TypeError: expected string or buffer
Opened this issue · 13 comments
Sometimes it runs, sometimes it doesn't.
[14:22:38] INFO::email_crawler - Crawling http://www.google.com.au/search?q=electrician&start=0
[14:22:39] ERROR::email_crawler - Exception at url: http://www.google.com.au/search?q=electrician&start=0
HTTP Error 503: Service Unavailable
[14:22:39] ERROR::email_crawler - EXCEPTION: expected string or buffer
+1 Same here!
+1 Same here. Could you please suggest a fix for this? Thank you
+1 Same problem
python email_crawler.py "intext:gmail filetype:csv"

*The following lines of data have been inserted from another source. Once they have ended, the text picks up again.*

File: src/rtl/lpr_pkg.sv
// Shared types and constants for the Legendre polynomial recurrence block.
// Holds the controller state type, the command and status structs and the fixed-point helpers.
// Depends on nothing.
`timescale 1ns / 1ps

package lpr_pkg;

  localparam int X_W       = 32;
  localparam int CNT_W     = 7;
  localparam int DEG_W     = 6;
  localparam int FRAC_BITS = 30;
  localparam int PROD_W    = 64;

  localparam logic [CNT_W-1:0] ORDER_RESET = 7'd16;

  typedef enum logic [3:0] {
    ST_IDLE,
    ST_CHECK,
    ST_ERR,
    ST_EMIT,
    ST_SETX,
    ST_MUL_AB,
    ST_ROUND_AB,
    ST_MUL_C,
    ST_CALC
  } lpr_state_t;

  typedef struct packed {
    logic load;
    logic set_x;
    logic mul_ab;
    logic round_ab;
    logic mul_c;
    logic calc;
    logic emit;
    logic emit_err;
  } lpr_cmd_t;

  typedef struct packed {
    logic count_zero;
    logic range_bad;
    logic out_free;
    logic last_deg;
    logic deg_zero;
  } lpr_status_t;

  // Round to nearest at the binary point, ties toward plus infinity.
  // Adding one half and shifting arithmetically gives the floor in both signs.
  function automatic logic signed [PROD_W-1:0] round_q(input logic signed [PROD_W-1:0] p);
    logic signed [PROD_W-1:0] r;
    r = p + (PROD_W'(1) <<< (FRAC_BITS - 1));
    return r >>> FRAC_BITS;
  endfunction

endpackage

File: src/rtl/lpr_ctrl.sv
// Controller state machine for the Legendre polynomial recurrence block.
// Sequences the datapath one degree at a time; uses lpr_pkg.
`timescale 1ns / 1ps

module lpr_ctrl
  import lpr_pkg::*;
(
  input  logic        clk,
  input  logic        rst,
  input  logic        in_valid,
  output logic        in_stall,
  input  lpr_status_t status,
  output lpr_cmd_t    cmd
);

  lpr_state_t state, state_next;

  always_ff @(posedge clk) begin
    if (rst) begin
      state <= ST_IDLE;
    end else begin
      state <= state_next;
    end
  end

  always_comb begin
    state_next = state;
    unique case (state)
      ST_IDLE: begin
        if (in_valid) state_next = ST_CHECK;
      end
      ST_CHECK: begin
        priority if (status.count_zero) state_next = ST_IDLE;
        else if (status.range_bad) state_next = ST_ERR;
        else state_next = ST_EMIT;
      end
      ST_ERR: begin
        if (status.out_free) state_next = ST_IDLE;
      end
      ST_EMIT: begin
        if (status.out_free) begin
          priority if (status.last_deg) state_next = ST_IDLE;
          else if (status.deg_zero) state_next = ST_SETX;
          else state_next = ST_MUL_AB;
        end
      end
      ST_SETX:     state_next = ST_EMIT;
      ST_MUL_AB:   state_next = ST_ROUND_AB;
      ST_ROUND_AB: state_next = ST_MUL_C;
      ST_MUL_C:    state_next = ST_CALC;
      ST_CALC:     state_next = ST_EMIT;
      default:     state_next = ST_IDLE;
    endcase
  end

  always_comb begin
    cmd      = '0;
    in_stall = (state != ST_IDLE);
    unique case (state)
      ST_IDLE:     cmd.load     = in_valid;
      ST_CHECK:    cmd          = '0;
      ST_ERR:      cmd.emit_err = status.out_free;
      ST_EMIT:     cmd.emit     = status.out_free;
      ST_SETX:     cmd.set_x    = 1'b1;
      ST_MUL_AB:   cmd.mul_ab   = 1'b1;
      ST_ROUND_AB: cmd.round_ab = 1'b1;
      ST_MUL_C:    cmd.mul_c    = 1'b1;
      ST_CALC:     cmd.calc     = 1'b1;
      default:     cmd          = '0;
    endcase
  end

endmodule

File: config.mk
export PLATFORM = sky130hd
export DESIGN_NAME = lpr_ctrl
export DESIGN_NICKNAME = d
export VERILOG_FILES = /design/src/rtl/lpr_pkg.sv /design/src/rtl/lpr_ctrl.sv
export SDC_FILE = /design/constraint.sdc
export NUM_CORES = 1
export LEC_CHECK = 0
export BUFFER_PORTS_ARGS = -buffer_cell sky130_fd_sc_hd__buf_2
export CAP_MARGIN = 20
export CORE_AREA = 2 2 39 41
export DETAILED_ROUTE_END_ITERATION = 10
export DIE_AREA = 0 0 41 43
export PLACE_DENSITY_LB_ADDON = 0.12
export SETUP_SLACK_MARGIN = 0.4
export SLEW_MARGIN = 25
export SYNTH_ARGS = -nofsm -noshare
export SYNTH_HDL_FRONTEND = slang
export SYNTH_SLANG_ARGS = --single-unit
File: constraint.sdc
create_clock -name clk -period 1.4 [get_ports clk]
set_input_delay 0.07 -clock clk [delete_from_list [all_inputs] [get_ports clk]]
set_output_delay 0.07 -clock clk [all_outputs]
set_load 0.05 [all_outputs]
After elaboration in Yosys (flattened, before gate mapping)
Cells that the tools add are included.
{"block": "word_totals", "regBits": 4, "latch_bits": 0, "mem_bits_rw": 0, "romBits": 0, "input_bits": 8, "output_inout_bits": 9, "wordCells": 32, "mem_count": 0}
{"block": "op_classes", "add_sub_neg": 0, "mul": 0, "div_mod_pow": 0, "order_cmp": 0, "n_eq_ne": 11, "n_shift": 0, "n_mux": 16, "bitwise": 0, "n_reduce_logical": 4}
{"op": "case mux 4 bit (8 select lines)", "n": 1}
{"op": "== test 4 x 3 -> 1 bit, second input constant", "n": 4}
{"op": "2-to-1 mux 4 bit", "n": 3}
{"op": "2-to-1 mux 1 bit", "n": 10}
{"op": "== test 4 x 2 -> 1 bit, second input constant", "n": 2}
{"op": "!= test 2 bit, second input constant", "n": 3}
{"op": "== test 4 x 1 -> 1 bit, second input constant", "n": 1}
{"op": "== test 4 bit, second input constant", "n": 1}
{"op": "logical NOT 4 bit", "n": 1}
{"op": "nonzero test 4 bit", "n": 1}
{"op": "2-to-1 mux 3 bit", "n": 1}
{"op": "AND reduction 3 bit", "n": 1}
{"op": "2-to-1 mux 2 bit", "n": 1}
{"op": "OR reduction 2 bit", "n": 1}

Depth between registers and ports, before layout
{"block": "logic_depth", "word_depth": 4, "mapped_depth": 5, "ltp_nobuf": 4}

Least setup slack after synthesis
Ideal clock, no wire load.
{"block": "synth_path", "kind": "register -> output", "from": "register state[3]", "to": "output cmd[5] (netlist bit)", "t_arrival_ps": 1724, "path_slack_ps": -394, "stages_incl_launch_ff": 3, "cell_sequence": "dfxtp_1 -> nand2b_2 -> nor3b_1"}
{"item": "start, declared", "line": "lpr_ctrl.sv:16", "source": "lpr_state_t state, state_next;"}
{"item": "start signal, assigned", "line": "lpr_ctrl.sv:22", "source": "state <= state_next;"}
{"item": "end, declared", "line": "lpr_ctrl.sv:13", "source": "output lpr_cmd_t cmd"}

==> flow_summary.ini <==
[worst_setup_path]
start_kind = flip-flop
path_max_fanout = 6
path_cells = buf_4 > nand2b_4 > nor3b_2 > buf_6
critical_path.slowest_cell = dfxtp_4
crit_required_ps = 1330
path_class = reg2out
max_stage_delay_ps = 370
cp-end-kind = output port
r2r_cells = 7
worst_ep_arrival_time_ps = 1250

[floorplanning]
start_util = 0.250
coreArea_um2 = 1380
rows = 14
io_pins = 17
dieHeight_um = 43
die_area_um2 = 1760
die_x_um = 41

[logic_synthesis]
synth-simple-area-share = 0.446
synth-compound-area-share = 0.199
synth_cell_types = 23
synth_area_um2 = 345
synth.area.top_cells = dfxtp_1 (23%), nor2_1 (9.8%), nor3_1 (7.2%), nor3b_2 (7.2%), buf_6 (6.5%)
syn_inst = 45
synth_adder_area_share = 0
synthMuxAreaShare = 0
yosys.area.top_type = dfxtp_1
synth_area_per_cell_um2 = 7.67
ys_ff_latch = 4
synth_top_area_frac = 0.232
ys_seq_area_frac = 0.232
synth_top_family_by_area = simple AND/OR/NAND/NOR gates
synth_xor_area_frac = 0.0254
syn_nets = 53
yosysWarnings = 0

[finish]
largest_register_ffs = 4
drive_gt1_frac = 0.803
top_register = state
layout_common_cells = buf_6 (13), buf_4 (9), buf_2 (7)
finalNonFillerCells = 92
final_nets = 86
syn2layout_area_growth_pct = 125
antenna-diode-count = 0
final_common_cell = buf_6
fill_cells = 137
reg.largest.list = state x4

[global_route]
antenna_found_initial = 0
grt_remaining_overflow = 0
grt_pass1_wl_mm = 1.82
grt_max_degree = 8
grt_use_total = 0.158
first_global_vias = 427

[clock_network]
clock-sinks = 4
htree_levels = 1
clock-root-buffer = clkbuf_4
cts_buffers = 3
clk_pin_slew_worst_paths_ps = 40
cts_tree = built
clock_latency_ps = 240
clockBufferDepth = 2

[sta]
timing.final.crit_share = 0.940
finClkSkew_ps = 4.04
min_period_ps = 1320
worstMarginPinSlew_ps = 235
slew_violations = 0
max_freq_mhz = 760
relSlewSlack = 0.842
fin_tns_setup_ps = 0
finalSetupViolations = 0
grt_setup_unrepaired = yes
hold_violations = 0

[drt]
drc = 0
wl_per_cell_um = 13.3
first_pass_iters = 2
wirelength_mm = 1.23
drt-initial-drc-count = 4
ant_nets = 0
via_count = 443
via_per_inst = 4.82

[placement]
dp_hpwl_um = 800
gp_congestion = 0.721
portBuffers = 16
dp_cells = 81

[power_and_ir_drop]
total_power_w = 0.000513
power_density_nw_per_um2 = 659
leakage_nw = 0.318
ir_drop_mv = 0.384

[status]
status = completed

[worst_hold_path]
hold_path_depth = 2
hold_path.class = in2reg

[job]
drv_cap = 0
-- synth_stat cells (all sizes together) --
master,instances
nor3b,4
buf,3
nand2,4
dfxtp,4
o21ai,1
o21bai,1
a211oi,2
o31a,1
nand2b,1
nor2,9
a21oi,2
nand3,1
inv,1
or2b,1
a211o,1
xor2,1
nor4,1
and3,1
nor3,5
o32ai,1
-- worst paths after layout --
kind              endpoint  startpoint  slack, ps
setup / recovery    cmd[5]    state[2]         80
hold / removal    state[3]         rst         50
setup reg to reg  state[2]    state[0]        200
hold reg to reg   state[2]    state[3]        510
-- what timing repair did --
action | in CTS | in global routing
setup buffers | 5 | 3
hold buffers | 0 | 0
pin swaps | 5 | 7
gates resized for setup | 38 | 13
cloned | 0 | 0
setup endpoints to repair | 12 | 13
-- worst max-delay path: cells and delay by family (launching register included) --
family                 cells  cell delay [ps]
buffers and inverters      2              330
AND/OR/NAND/NOR            2              300
flip-flops                 1              370
-- stage by stage --
stage,worst slack [ps],cell area (um2),hold WS [ps],utilization
after global placement,46.6,517,315,0.373
after detailed placement,94.3,517,320,0.373
final,83.4,778,54.0,0.562
after global routing,46.0,778,66.7,0.562
after floorplan,56.8,394,142,-
after CTS,106,701,61.4,0.506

[10:14:12] INFO::email_crawler - ----------------------------------------
[10:14:12] INFO::email_crawler - Keywords to Google for: intext:gmail filetype:csv
[10:14:12] INFO::email_crawler - ----------------------------------------
[10:14:12] INFO::email_crawler - Crawling http://www.google.com/search?q=intext%3Agmail+filetype%3Acsv&start=0
[10:14:14] INFO::email_crawler - Crawling http://www.google.com/search?q=intext%3Agmail+filetype%3Acsv&start=10
...
[10:14:59] ERROR::email_crawler - Exception at url: http://www.google.com/search?q=intext%3Agmail+filetype%3Acsv&start=390
HTTP Error 503: Service Unavailable
[10:14:59] ERROR::email_crawler - EXCEPTION: expected string or buffer
Traceback (most recent call last):
File "email_crawler.py", line 212, in <module>
crawl(arg)
File "email_crawler.py", line 65, in crawl
for url in google_url_regex.findall(data):
TypeError: expected string or buffer
same problem
issue still not resolved, same here with the last version cloned from git on my linux
I still have a problem with "TypeError: expected string or buffer" . Can anyone help?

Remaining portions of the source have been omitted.